1) Eating more than you think you are. Popular diet systems have one undeniable benefit to them; they define for the average person how large an actual serving is.
Most of us underestimate the volume of food we eat leading to us taking in more calories than we need. By fixing in your head what a serving of food needs to look like, we can better estimate the amount of food we eat at each meal.
Keep in mind, when it comes to weight loss, you need to take in less calories than you burn each day. Two good rules of thumb:A portion of meat (3 oz.) is the size of a deck of cards. A portion of carbohydrates (1 cup) is the size of a tennis ball. Please remember to fill up on non-starchy vegetables because they are full of nutrients, have very little impact on blood sugar, and contain little in the way of calories.
2) Not eating frequently enough. It is a social custom to eat three meals a day. While this may do for social purposes, for weight loss, you will want to aim for more frequent feedings. It is recommended that you consume a minimum of 5-6 small meals each day. By doing so, your body gets the signal that food is abundant, and there is no need to conserve energy.
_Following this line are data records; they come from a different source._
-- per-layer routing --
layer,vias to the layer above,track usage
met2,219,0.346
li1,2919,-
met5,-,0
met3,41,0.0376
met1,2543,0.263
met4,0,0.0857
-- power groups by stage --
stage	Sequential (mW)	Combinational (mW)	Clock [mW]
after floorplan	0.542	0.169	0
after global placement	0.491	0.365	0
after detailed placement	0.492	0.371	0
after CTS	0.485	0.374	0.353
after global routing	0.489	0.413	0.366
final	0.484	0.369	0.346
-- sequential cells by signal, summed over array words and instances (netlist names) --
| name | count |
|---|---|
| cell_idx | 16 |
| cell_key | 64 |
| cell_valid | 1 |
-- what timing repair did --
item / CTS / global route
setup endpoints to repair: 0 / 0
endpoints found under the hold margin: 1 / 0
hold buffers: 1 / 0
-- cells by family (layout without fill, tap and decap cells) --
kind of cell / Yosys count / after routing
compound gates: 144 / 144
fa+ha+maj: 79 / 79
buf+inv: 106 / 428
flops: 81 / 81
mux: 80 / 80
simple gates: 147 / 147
`config.mk`:
```
export PLATFORM = sky130hd
export DESIGN_NAME = bpa_decode
export DESIGN_NICKNAME = d
export VERILOG_FILES = /design/src/rtl/bpa_pkg.sv /design/src/rtl/bpa_decode.sv
export SDC_FILE = /design/constraint.sdc
export NUM_CORES = 1
export LEC_CHECK = 0
export BUFFER_PORTS_ARGS = -buffer_cell sky130_fd_sc_hd__buf_2
export CORE_AREA = 2 2 68 70
export DETAILED_ROUTE_END_ITERATION = 10
export DIE_AREA = 0 0 70 72
export PLACE_DENSITY = 0.92
export SYNTH_ARGS = -nofsm -noshare
export SYNTH_HDL_FRONTEND = slang
export SYNTH_SLANG_ARGS = --single-unit
```
`constraint.sdc`:
```
create_clock -name vclk -period 4.57
set_clock_uncertainty 0.05 [all_clocks]
set_input_delay 0.914 -clock vclk [all_inputs]
set_output_delay 0.914 -clock vclk [all_outputs]
set_load 0.02 [all_outputs]
```
`src/rtl/bpa_pkg.sv`:
```
// shared constants and types for the buddy page allocator
package bpa_pkg;

    localparam int PAGE_COUNT = 1024;
    localparam int TOP_ORDER  = 10;
    localparam int PAGE_BYTES = 4096;

    localparam int PAGE_SHIFT = $clog2(PAGE_BYTES);
    localparam int IDX_W      = $clog2(PAGE_COUNT);
    localparam int ORD_W      = 4;
    localparam int CNT_W      = ((IDX_W > TOP_ORDER) ? IDX_W : TOP_ORDER) + 2;

    localparam logic [63:0] POOL_BYTES = 64'(PAGE_COUNT) * 64'(PAGE_BYTES);
    localparam logic [31:0] RESET_BASE = 32'h0090_0000;

    // descriptor word: {first, occupied, order}
    localparam int DESC_W = ORD_W + 2;

    localparam logic [1:0] ST_OK       = 2'd0;
    localparam logic [1:0] ST_BAD_SIZE = 2'd1;
    localparam logic [1:0] ST_NO_SPACE = 2'd2;
    localparam logic [1:0] ST_BAD_ADDR = 2'd3;

    localparam logic FUNC_ALLOC = 1'b0;
    localparam logic FUNC_FREE  = 1'b1;

    typedef struct packed {
        logic             bad_size;
        logic [ORD_W-1:0] want;
        logic             bad_addr;
        logic [IDX_W-1:0] page;
    } t_req_info;

endpackage

```
`src/rtl/bpa_decode.sv`:
```
// request decode: size to order, free address to page index
module bpa_decode
    import bpa_pkg::*;
(
    input  logic [31:0] i_size_bytes,
    input  logic [31:0] i_block_address,
    input  logic [31:0] i_base,
    output t_req_info   o_info
);

    logic [63:0] size_w;
    logic [63:0] off_w;
    logic [ORD_W-1:0] want;
    logic found;

    assign size_w = {32'd0, i_size_bytes};
    assign off_w  = {32'd0, i_block_address} - {32'd0, i_base};

    // smallest order whose span covers the size
    always_comb begin
        want  = '0;
        found = 1'b0;
        for (int k = TOP_ORDER; k >= 0; k--) begin
            if (size_w <= (64'(PAGE_BYTES) << k)) begin
                want  = ORD_W'(k);
                found = 1'b1;
            end
        end
    end

    assign o_info.bad_size = (i_size_bytes == 32'd0) || (size_w > POOL_BYTES) || !found;
    assign o_info.want     = want;
    assign o_info.bad_addr = (i_block_address < i_base) || (off_w >= POOL_BYTES);
    assign o_info.page     = off_w[PAGE_SHIFT +: IDX_W];

endmodule

```
After elaboration in Yosys (flattened, before gate mapping)

Cells that the tools add are included.

Register bits after elaboration: 0
Input bits: 96
Output and inout bits: 16
Logic and storage cells: 42

$add $sub $neg: 1
Magnitude comparators: 14
Mux-type cells: 22
Reductions and logical operators: 5

Operators by type and width:

| cell                 | count |
|---|---|
| $ge 64x23->1 const B | 1 |
| $mux 4               | 11 |
| $sub 32x32->33       | 1 |
| $gt 32x23->1 const B | 1 |
| $le 32x13->1 const B | 1 |
| $le 32x14->1 const B | 1 |
| $le 32x15->1 const B | 1 |
| $le 32x16->1 const B | 1 |
| $le 32x17->1 const B | 1 |
| $le 32x18->1 const B | 1 |
| $le 32x19->1 const B | 1 |
| $le 32x20->1 const B | 1 |
| $le 32x21->1 const B | 1 |
| $le 32x22->1 const B | 1 |
| $le 32x23->1 const B | 1 |
| $logic_not 32->1     | 1 |
| $lt 32x32->1         | 1 |
| $mux 1               | 11 |
| $logic_or 1x1->1     | 3 |
| $logic_not 1->1      | 1 |

Logic depth before layout (Yosys ltp)

Gate-level depths: netlist of the first run.

Word-level depth: 14
Mapped depth: 13
Gate-level depth less buffers: 13

Worst setup path after synthesis of the first run

OpenSTA, ideal clock, no wires.

Path type: input port to output port
Start point: input i_block_address[0]
End point: output o_info[10] in the netlist's numbering
Arrival time: 3.476 ns
Data required time: 3.606 ns
Setup slack: 0.130 ns
Stages: 13
Path buffers: 0
Cells stage by stage: inv_1 > ha_1 > inv_1 > fa_1 > a211oi_1 > o211ai_1 > a21oi_2 > o21ai_1 > a21boi_2 > o21ai_0 > xor2_1 > or4_1 > a2111o_1

RTL lines:

| item               | line            | text |
|---|---|---|
| start: declaration | bpa_decode.sv:6 | `input logic [31:0] i_block_address,` |
| end: declaration   | bpa_decode.sv:8 | `output t_req_info o_info` |

==> impl_metrics.sql, run 1 <==
INSERT INTO impl_metrics (metric_group, metric, value, unit) VALUES
('logic_synthesis', 'synth-seq-area-share', '0', ''),
('final_layout', 'finish.net_count', '549', ''),
('final_layout', 'layout.sequential_cells', '0', ''),
('placement', 'dpl.hpwl', '4820', 'um'),
('sta', 'period_needed', '4.57', 'ns'),
('final_layout', 'antenna-diode-count', '0', ''),
('logic_synthesis', 'yosysWarningCount', '0', ''),
('floorplan', 'number_of_top_level_pins', '112', ''),
('logic_synthesis', 'post_syn_area', '0.00194', 'mm^2'),
('setup_path', 'start_kind', 'input port', ''),
('floorplan', 'die_area', '0.00504', 'mm^2'),
('global_route', 'global_route_wire_length_before_repair', '9580', 'um'),
('setup_path', 'crit_start', 'i_base[2]', ''),
('logic_synthesis', 'synth_top_family_by_area', 'compound AO/OA/AOI/OAI gates', ''),
('sta', 'relative_slew_margins', '0.695', ''),
('global_route', 'grt_pass1_vias', '2414', ''),
('logic_synthesis', 'post_synth_inst_count', '295', ''),
('setup_path', 'setup.worst_path.end_class', 'output pin', ''),
('final_layout', 'share_of_final_layout_standard_cells_stronger_than_drive_strength_1', '0.349', ''),
('sta', 'hold_viol', '0', ''),
('drt', 'detailedRoute.firstIterationViolations', '163', ''),
('logic_synthesis', 'synth-xor-area-share', '0.0586', ''),
('worst_hold_path', 'min_path_type', 'in2out', ''),
('floorplan', 'chipWidth', '70', 'um'),
('sta', 'setup_viol_count_final', '1', ''),
('logic_synthesis', 'synth.mux.area_fraction', '0.00515', ''),
('floorplan', 'die_h', '72', 'um'),
('logic_synthesis', 'post_synth_fa_ha_maj_area_fraction', '0.216', ''),
('placement', 'finalWeightedCongestion', '0.895', ''),
('outcome', 'run_status', 'finished, violations left', ''),
('floorplan', 'row_count', '24', ''),
('drt', 'routed_wire_length', '5610', 'um'),
('final_layout', 'finish.utilization', '0.636', ''),
('logic_synthesis', 'post_synth_num_cell_types', '55', ''),
('setup_path', 'crit_arrival', '3.61', 'ns'),
('logic_synthesis', 'compound_gate_fraction_of_synth_area', '0.372', ''),
('power', 'powerDensity', '127', 'mW/mm^2'),
('drt', 'drc', '0', ''),
('global_route', 'grt_max_degree', '11', ''),
('drt', 'route.vias.total', '2573', ''),
('global_route', 'global_route.usage.total', '0.213', ''),
('drt', 'wl_per_cell', '11.9', 'um'),
('drt', 'drt_first_pass_iters', '4', ''),
('sta', 'max_freq', '0.219', 'GHz'),
('sta', 'fin_setup_tns', '-0.000958', 'ns'),
('drt', 'routedLengthMet1', '2440', 'um'),
('logic_synthesis', 'yosys.area_share.simple', '0.263', ''),
('drt', 'top_layer_used', 'met4', ''),
('final_layout', 'filler_cell_count', '368', ''),
('final_layout', 'register_area', '0', 'um^2'),
('setup_path', 'cp.required', '3.61', 'ns'),
('setup_path', 'worst-path-max-fanout', '2', ''),
('drt', 'ant_nets', '0', ''),
('drt', 'detailroute.wirelength.met2', '2740', 'um'),
('drt', 'routed_via_density', '5.47', ''),
('placement', 'detailedPlace.worstSlack', '-0.232', 'ns'),
('sta', 'worst_slew_pin_slew', '0.452', 'ns'),
('logic_synthesis', 'syn_area_per_cell', '6.59', 'um^2'),
('final_layout', 'final_common_cell', 'buf_2', ''),
('sta', 'setup_slack', '-0.000958', 'ns'),
('power', 'leakage', '1.38', 'nW'),
('sta', 'fin_crit_share', '1.00', ''),
('logic_synthesis', 'postSynthNetCount', '424', ''),
('power', 'peakVddDrop', '0.0578', 'mV'),
('sta', 'rsz0062_at_grt', 'true', ''),
('setup_path', 'critical_path_class', 'in2out', ''),
('sta', 'worst_hold_slack', '2.20', 'ns'),
('final_layout', 'n_clock_buffer', '0', ''),
('outcome', 'failing_checks', 'setup timing', ''),
('floorplan', 'floorplan.core_area', '0.00426', 'mm^2'),
('worst_hold_path', 'hold_start', 'i_size_bytes[13]', ''),
('drt', 'wl_met3', '376', 'um'),
('global_route', 'number_of_antenna_violations_at_the_first_check_in_global_routing', '0', ''),
('placement', 'port_buffer_count', '112', ''),
('floorplan', 'initial_core_util', '0.456', ''),
('global_route', 'grt-ovfl-total', '0', ''),
('sta', 'drv_slew', '0', ''),
('final_layout', 'layout_common_cells', '111 x buf_2, 41 x inv_1, 32 x a21oi_1, 30 x ha_1, 26 x nor2_1', ''),
('final_layout', 'area_growth_from_synthesis_to_final_layout', '39.4', '%'),
('job', 'timing.max_cap.violations', '0', '');
-- logic make-up (layout without fill, tap and decap cells) --
family / count (synthesis) / after routing
AO/OA/AOI/OAI: 107 / 107
AND/OR/NAND/NOR: 97 / 97
buffers and inverters: 44 / 167
adder cells (fa/ha/maj): 33 / 33
XOR/XNOR: 13 / 13
multiplexers: 1 / 1
-- path summary, 6_finish.rpt --
check | to | slack [ns] | cells after the start
max | o_info[10] | -0.001 | 13
min | o_info[12] | 2.20 | 4
-- synthesized netlist by cell type (3+ instances only) --
cell type / number / area, um^2
o211ai_1: 3 / 22.5
a311oi_1: 3 / 26.3
a211oi_1: 5 / 37.5
ha_1: 32 / 400
inv_1: 42 / 158
xor2_1: 3 / 26.3
or3_1: 4 / 25.0
nor4_1: 5 / 31.3
nor4_2: 3 / 37.5
nor2_1: 26 / 97.6
nand3_1: 7 / 35.0
o21ai_0: 18 / 90.1
and2_1: 4 / 25.0
and3_1: 3 / 18.8
a21o_1: 5 / 37.5
o21ai_1: 6 / 30.0
nand4_1: 5 / 31.3
a31oi_1: 7 / 43.8
nor3_1: 8 / 40.0
xnor2_1: 10 / 87.6
nand3b_1: 3 / 22.5
nand2_1: 19 / 71.3
a21oi_1: 33 / 165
Additionally, frequent feedings maximize your metabolism, as your body is constantly busy, burning calories by digesting your meals. By not letting too much time pass between meals, you stabilize blood sugar levels since they never really get the chance to drop. By keeping your blood sugar stable, your hunger levels are minimized, decreasing the chances that you will be tempted to overeat at your next meal.
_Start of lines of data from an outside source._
## src/rtl/core/kmdr_pkg.sv

```systemverilog
// ----------------------------------------------------------------------------
// kmdr_pkg
// Shared types and constants for the key matrix debounce and repeat block.
// ----------------------------------------------------------------------------
package kmdr_pkg;

  // Matrix geometry
  localparam int unsigned ROWS  = 4;
  localparam int unsigned COLS  = 4;
  localparam int unsigned NKEYS = ROWS * COLS;
  localparam int unsigned KEY_W = (NKEYS > 1) ? $clog2(NKEYS) : 1;

  // Field widths fixed by the interface
  localparam int unsigned ROW_W   = 2;
  localparam int unsigned COL_W   = 2;
  localparam int unsigned TIME_W  = 32;
  localparam int unsigned MS_W    = 16;
  localparam int unsigned KIND_W  = 2;
  localparam int unsigned KIDX_W  = 4;
  localparam int unsigned CIDX_W  = 3;
  localparam int unsigned CDATA_W = 16;

  // Event codes
  localparam logic [KIND_W-1:0] EV_PRESS   = 2'd0;
  localparam logic [KIND_W-1:0] EV_REPEAT  = 2'd1;
  localparam logic [KIND_W-1:0] EV_RELEASE = 2'd2;

  // Register indexes
  localparam logic [CIDX_W-1:0] REG_DEBOUNCE    = 3'd0;
  localparam logic [CIDX_W-1:0] REG_REPEAT      = 3'd1;
  localparam logic [CIDX_W-1:0] REG_PRESS_EN    = 3'd2;
  localparam logic [CIDX_W-1:0] REG_RELEASE_EN  = 3'd3;
  localparam logic [CIDX_W-1:0] REG_REPEAT_EN   = 3'd4;

  // Event queue sizing: one request makes at most MAX_EV events
  localparam int unsigned MAX_EV     = 2;
  localparam int unsigned FIFO_DEPTH = 8;
  localparam int unsigned PTR_W      = $clog2(FIFO_DEPTH);
  localparam int unsigned CNT_W      = $clog2(FIFO_DEPTH + 1);

  // One queued event
  typedef struct packed {
    logic [KIND_W-1:0] kind;
    logic [KIDX_W-1:0] key;
    logic              last;
  } event_t;

  // Per-key timestamps kept in the memory
  typedef struct packed {
    logic [TIME_W-1:0] first_seen;
    logic [TIME_W-1:0] last_repeat;
  } key_times_t;

endpackage

```

## src/rtl/core/key_matrix_debounce_repeat.sv

```systemverilog
// ----------------------------------------------------------------------------
// key_matrix_debounce_repeat
// Per-key debounce, auto-repeat and release detection for a scanned matrix.
// ----------------------------------------------------------------------------
// Usage:
//   Each input request is one key sample (row, column, closed flag, ms time).
//   Each output request is one event (press, repeat or release) with its key
//   index; last marks the final event caused by a sample (zero to two).
//   Registers must be written by the user through the cfg channel only while
//   the block is idle; the block does not enforce this. cfg_ready is always high.
// Timing:
//   A sample is accepted, its key entry is read from the timestamp memory,
//   and in the next cycle the entry is updated and its events are queued.
//   One sample per cycle is taken; the rate is set by the eight-entry event
//   queue, which must keep room for two events of the sample in flight and
//   two of a new one. A write followed by a read of the same key is
//   forwarded around the memory.
// Reset:
//   Clears registers, key flags, valid bits of the memory and the queue.
//   When the receiver stalls, the queue fills and in_ready drops.
// ----------------------------------------------------------------------------
module key_matrix_debounce_repeat (
  input  logic                          clk,
  input  logic                          rst_n,
  // sample channel
  input  logic                          in_valid,
  output logic                          in_ready,
  input  logic [kmdr_pkg::ROW_W-1:0]    in_row_sel,
  input  logic [kmdr_pkg::COL_W-1:0]    in_col_sel,
  input  logic                          in_is_down,
  input  logic [kmdr_pkg::TIME_W-1:0]   in_now_ms,
  // event channel
  output logic                          out_valid,
  input  logic                          out_ready,
  output logic [kmdr_pkg::KIND_W-1:0]   out_event_kind,
  output logic [kmdr_pkg::KIDX_W-1:0]   out_key_index,
  output logic                          out_last,
  // configuration channel
  input  logic                          cfg_valid,
  output logic                          cfg_ready,
  input  logic [kmdr_pkg::CIDX_W-1:0]   cfg_index,
  input  logic [kmdr_pkg::CDATA_W-1:0]  cfg_data
);
  import kmdr_pkg::*;

  // Configuration registers
  logic [MS_W-1:0] debounce_r;
  logic [MS_W-1:0] repeat_r;
  logic            press_en_r;
  logic            release_en_r;
  logic            repeat_en_r;

  // Per-key flags and memory valid bits
  logic [NKEYS-1:0] seen_r;
  logic [NKEYS-1:0] conf_r;
  logic [NKEYS-1:0] tvld_r;

  // Timestamp memory and its read register
  key_times_t time_mem [NKEYS];
  key_times_t rd_data_r;

  // Update stage
  logic              s1_vld_r;
  logic              s1_in_range_r;
  logic [KEY_W-1:0]  s1_key_r;
  logic              s1_down_r;
  logic [TIME_W-1:0] s1_now_r;

  // Forwarding of the last write
  logic              wr_vld_r;
  logic [KEY_W-1:0]  wr_key_r;
  key_times_t        wr_data_r;

  // Event queue
  event_t            fifo_r [FIFO_DEPTH];
  logic [PTR_W-1:0]  wr_ptr_r;
  logic [PTR_W-1:0]  rd_ptr_r;
  logic [CNT_W-1:0]  cnt_r;
  logic [CNT_W-1:0]  cnt_nxt;

  logic              in_acc;
  logic              out_acc;
  logic [KEY_W-1:0]  in_key;
  logic              in_range;

  key_times_t        cur_times;
  key_times_t        new_times;
  logic              cur_seen;
  logic              cur_conf;
  logic              new_seen;
  logic              new_conf;
  logic [TIME_W-1:0] dt_first;
  logic [TIME_W-1:0] dt_repeat;
  logic              do_press;
  logic              do_repeat;
  logic              do_release;
  logic              confirm;
  event_t            ev0;
  event_t            ev1;
  logic [1:0]        push_n;
  logic              upd;

  // Handshakes
  assign cfg_ready = 1'b1;
  assign in_acc    = in_valid && in_ready;
  assign out_acc   = out_valid && out_ready;

  // Take a sample only if the queue has room for the one in flight and this one
  always_comb begin
    if (s1_vld_r) begin
      in_ready = (cnt_r <= CNT_W'(FIFO_DEPTH - 2 * MAX_EV));
    end else begin
      in_ready = (cnt_r <= CNT_W'(FIFO_DEPTH - MAX_EV));
    end
  end

  // Key index of the incoming sample
  assign in_range = (32'(in_row_sel) < ROWS) && (32'(in_col_sel) < COLS);
  assign in_key   = KEY_W'(32'(in_row_sel) * COLS + 32'(in_col_sel));

  // Configuration writes
  always_ff @(posedge clk) begin
    if (!rst_n) begin
      debounce_r   <= '0;
      repeat_r     <= '0;
      press_en_r   <= 1'b0;
      release_en_r <= 1'b0;
      repeat_en_r  <= 1'b0;
    end else if (cfg_valid && cfg_ready) begin
      case (cfg_index)
        REG_DEBOUNCE:   debounce_r   <= cfg_data[MS_W-1:0];
        REG_REPEAT:     repeat_r     <= cfg_data[MS_W-1:0];
        REG_PRESS_EN:   press_en_r   <= cfg_data[0];
        REG_RELEASE_EN: release_en_r <= cfg_data[0];
        REG_REPEAT_EN:  repeat_en_r  <= cfg_data[0];
        default: ;
      endcase
    end
  end

  // Advance the sample into the update stage
  always_ff @(posedge clk) begin
    if (!rst_n) begin
      s1_vld_r <= 1'b0;
    end else begin
      s1_vld_r <= in_acc;
    end
  end

  always_ff @(posedge clk) begin
    if (in_acc) begin
      s1_in_range_r <= in_range;
      s1_key_r      <= in_key;
      s1_down_r     <= in_is_down;
      s1_now_r      <= in_now_ms;
    end
  end

  // Read the key entry at acceptance
  always_ff @(posedge clk) begin
    if (in_acc) begin
      rd_data_r <= time_mem[in_key];
    end
  end

  // Select current timestamps: forwarded write, memory, or reset value
  always_comb begin
    if (wr_vld_r && (wr_key_r == s1_key_r)) begin
      cur_times = wr_data_r;
    end else if (tvld_r[s1_key_r]) begin
      cur_times = rd_data_r;
    end else begin
      cur_times = '0;
    end
  end

  assign cur_seen  = seen_r[s1_key_r];
  assign cur_conf  = conf_r[s1_key_r];
  assign dt_first  = s1_now_r - cur_times.first_seen;
  assign dt_repeat = s1_now_r - cur_times.last_repeat;

  // Debounce, repeat and release decisions
  always_comb begin
    new_times  = cur_times;
    new_seen   = cur_seen;
    new_conf   = cur_conf;
    confirm    = 1'b0;
    do_press   = 1'b0;
    do_repeat  = 1'b0;
    do_release = 1'b0;
    if (s1_down_r) begin
      if (cur_seen) begin
        confirm  = !cur_conf && (dt_first > TIME_W'(debounce_r));
        new_conf = cur_conf || confirm;
        do_press = confirm && press_en_r;
        do_repeat = repeat_en_r && new_conf && (dt_repeat > TIME_W'(repeat_r));
        if (do_repeat) begin
          new_times.last_repeat = s1_now_r;
        end
      end else begin
        new_seen              = 1'b1;
        new_conf              = 1'b0;
        new_times.first_seen  = s1_now_r;
      end
    end else begin
      do_release = cur_conf && release_en_r;
      new_conf   = 1'b0;
      new_seen   = 1'b0;
    end
  end

  assign upd = s1_vld_r && s1_in_range_r;

  // Pack events in order: press before repeat
  always_comb begin
    ev0      = '0;
    ev1      = '0;
    push_n   = 2'd0;
    ev0.key  = KIDX_W'(s1_key_r);
    ev1.key  = KIDX_W'(s1_key_r);
    ev1.kind = EV_REPEAT;
    ev1.last = 1'b1;
    if (upd) begin
      if (do_release) begin
        ev0.kind = EV_RELEASE;
        ev0.last = 1'b1;
        push_n   = 2'd1;
      end else if (do_press) begin
        ev0.kind = EV_PRESS;
        ev0.last = !do_repeat;
        push_n   = do_repeat ? 2'd2 : 2'd1;
      end else if (do_repeat) begin
        ev0.kind = EV_REPEAT;
        ev0.last = 1'b1;
        push_n   = 2'd1;
      end
    end
  end

  // Write back the key entry
  always_ff @(posedge clk) begin
    if (upd) begin
      time_mem[s1_key_r] <= new_times;
    end
  end

  always_ff @(posedge clk) begin
    if (upd) begin
      wr_key_r  <= s1_key_r;
      wr_data_r <= new_times;
    end
  end

  always_ff @(posedge clk) begin
    if (!rst_n) begin
      seen_r   <= '0;
      conf_r   <= '0;
      tvld_r   <= '0;
      wr_vld_r <= 1'b0;
    end else begin
      wr_vld_r <= upd;
      if (upd) begin
        seen_r[s1_key_r] <= new_seen;
        conf_r[s1_key_r] <= new_conf;
        tvld_r[s1_key_r] <= 1'b1;
      end
    end
  end

  // Event queue: push up to two, pop one
  assign cnt_nxt = cnt_r + CNT_W'(push_n) - CNT_W'(out_acc);

  always_ff @(posedge clk) begin
    if (!rst_n) begin
      wr_ptr_r <= '0;
      rd_ptr_r <= '0;
      cnt_r    <= '0;
    end else begin
      wr_ptr_r <= wr_ptr_r + PTR_W'(push_n);
      rd_ptr_r <= rd_ptr_r + PTR_W'(out_acc);
      cnt_r    <= cnt_nxt;
    end
  end

  always_ff @(posedge clk) begin
    if (push_n != 2'd0) begin
      fifo_r[wr_ptr_r] <= ev0;
    end
    if (push_n == 2'd2) begin
      fifo_r[wr_ptr_r + PTR_W'(1)] <= ev1;
    end
  end

  // Drive the head of the queue
  assign out_valid      = (cnt_r != '0);
  assign out_event_kind = fifo_r[rd_ptr_r].kind;
  assign out_key_index  = fifo_r[rd_ptr_r].key;
  assign out_last       = fifo_r[rd_ptr_r].last;

  // Checks
  a_fifo_bound: assert property (@(posedge clk) disable iff (!rst_n)
    cnt_r <= CNT_W'(FIFO_DEPTH))
    else $error("event queue overflow");

  a_conf_needs_seen: assert property (@(posedge clk) disable iff (!rst_n)
    (conf_r & ~seen_r) == '0)
    else $error("key confirmed without being seen closed");

  a_open_clears: assert property (@(posedge clk) disable iff (!rst_n)
    (upd && !s1_down_r) |=> (!seen_r[$past(s1_key_r)] && !conf_r[$past(s1_key_r)]))
    else $error("open sample did not clear key flags");

  a_release_alone: assert property (@(posedge clk) disable iff (!rst_n)
    (upd && !s1_down_r) |-> (push_n != 2'd2))
    else $error("open sample produced more than one event");

endmodule

```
3) Choosing to drink your calories instead of eating them. This is a very common problem among those attempting weight loss, due to the abundance of healthy diet smoothies, protein concoctions, and weight loss shakes.
There are 2 factors to keep in mind when relying on these liquid meal replacements. First, many of the liquid diet shakes on the market and all fruit smoothies have an abundance of sugar in them. This causes an immediate surge in energy followed by a huge crash due to the release of insulin to control the blood sugar rise. This dramatic shift in blood hormone levels is something you want to avoid, both for health reasons and for weight loss.
Secondly, most weight loss shakes are devoid of fiber. Fiber is one of your most precious allies when you are dieting. It helps you feel full and blunts the rise in insulin levels when all that sugar hits your bloodstream. While fruit smoothies do contain some of the fiber from the pulp of the fruit, a better strategy would be to eat the actual fruits contained in the smoothie.
Lastly, the amount of calories that can be concentrated into a shake or smoothie is far greater than the equivalent volume of actual food. A 16 oz fruit smoothie may contain as many as 600 calories, and will not fill you up all that much!
On the other hand, eating 600 calories of fruit will prove to be much more than the typical person can manage in a single sitting.
Hopefully these tips can help as you continue on losing weight and feeling better about yourself.